2019年7月1日より、改正民法(相続法)が本格的に施行されています。これはおよそ40年ぶりの大きな改正となっており、例えば残された配偶者がこれからの生活について不安なく暮らしていけるようにするための方策などが導入されています。どのような改正があったのかをいくつかご紹介します。

預金の仮払い制度

2019年7月1日より、「預貯金の仮払い制度」の適用が開始しました。この制度により、遺言がなく遺産分割協議が整う前でも、法定相続人が被相続人名義の預貯金を一定額まで引き出せるようになりました

人が亡くなった場合、その人の名義の預金口座は凍結され、出金や振込が一切行えなくなります。これは不正な出金などを防ぐための対応ですが、この対応によって葬儀費用などの用意が難しくなるケースや、被相続人に生活費を頼っていた相続人が生活を営むのが難しくなるといった問題が発生していました。そのため、法律の改正によって一定額までであれば遺産分割前でも出金が行える、としています。

出金できる金額は、「死亡時の口座残高の1/3に、相続人の法定相続分を乗じた金額」または「150万円」いずれかの低い方が上限となります。さらに、この条件は金融機関ごとに適用されます。

ただし、注意点としてこの預貯金の仮払い制度を利用すると相続放棄できなくなる可能性があるという点が挙げられます。また、ほかの相続人とトラブルにならないよう、慎重に利用することが大切といえます。

相続人以外の親族の「特別の寄与」

また、法律の改正によって相続人以外の親族についても「特別寄与料」が認められるようになりました。この「特別寄与料」とは、被相続人の財産維持や増加に貢献し、無償で介護などを行っていた相続人以外の一定の親族に認められる遺産の取得分を指しています

例えば、長男の配偶者や相続権を持たない孫などが献身的に被相続人の介護を行っていたり、被相続人が行っていた事業を無給で手伝ったりしていた場合などが該当します。このようなケースでは、これまでは遺産を受け取る権利は認められていませんでしたが、改正により一定範囲の親族(「6親等以内の血族」と「3親等以内の姻族」)に対して特別寄与料を請求できることになりました。ただし、有償の場合には特別寄与料は認められない点には注意が必要です。

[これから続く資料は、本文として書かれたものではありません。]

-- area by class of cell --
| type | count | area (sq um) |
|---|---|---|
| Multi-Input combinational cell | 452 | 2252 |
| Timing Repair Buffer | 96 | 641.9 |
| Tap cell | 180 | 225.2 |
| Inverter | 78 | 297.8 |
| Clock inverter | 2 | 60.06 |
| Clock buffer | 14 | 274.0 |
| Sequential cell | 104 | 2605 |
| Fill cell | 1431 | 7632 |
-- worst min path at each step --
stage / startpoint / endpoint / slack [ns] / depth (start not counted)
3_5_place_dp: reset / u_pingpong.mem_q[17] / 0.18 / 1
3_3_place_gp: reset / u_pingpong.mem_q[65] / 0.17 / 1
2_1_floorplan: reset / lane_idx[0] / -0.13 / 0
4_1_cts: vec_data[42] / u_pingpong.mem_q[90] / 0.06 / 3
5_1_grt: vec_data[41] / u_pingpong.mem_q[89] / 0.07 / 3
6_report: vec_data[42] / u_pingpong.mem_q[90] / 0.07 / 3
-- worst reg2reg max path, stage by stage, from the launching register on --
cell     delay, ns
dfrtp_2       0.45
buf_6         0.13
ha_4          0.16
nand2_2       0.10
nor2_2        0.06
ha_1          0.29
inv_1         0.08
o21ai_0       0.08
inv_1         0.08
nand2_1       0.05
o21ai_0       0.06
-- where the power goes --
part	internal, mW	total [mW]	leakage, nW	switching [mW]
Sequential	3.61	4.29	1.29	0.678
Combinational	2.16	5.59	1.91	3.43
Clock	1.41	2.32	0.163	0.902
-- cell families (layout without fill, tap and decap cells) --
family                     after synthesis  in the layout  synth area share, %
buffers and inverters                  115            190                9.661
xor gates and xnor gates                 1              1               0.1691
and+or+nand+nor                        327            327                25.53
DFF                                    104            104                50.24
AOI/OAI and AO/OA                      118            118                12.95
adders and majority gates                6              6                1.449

特別寄与料の請求を行う場合には、相続が開始された後に相続人に対して請求を行います。請求が認められた場合には、法定相続分に応じて相続人が原則として金銭で支払うことになります。

配偶者居住権と贈与された自宅の取り扱い

社会情勢の大きな変化を受けて相続法に関する改正審議が行われ、2019年7月1日より改正相続法が施行されています。その中では、高齢化が進み平均寿命が伸びたことから、被相続人死亡後も配偶者が長期にわたって同一住居で生活を続けられる「配偶者居住権」が設けられています。

配偶者居住権とは建物の価値を「所有権」と「居住権」に分け、残された配偶者がたとえ所有権を持っていない場合でも、一定条件のもとで居住権を取得することで、その建物に住み続けられるようにするためのものです。

配偶者居住権が成立するためには、「残された配偶者が、亡くなった人の法律上の配偶者であること」「配偶者が亡くなった人が所有していた建物に、亡くなった時に居住していたこと」などの要件を満たすことが必要です。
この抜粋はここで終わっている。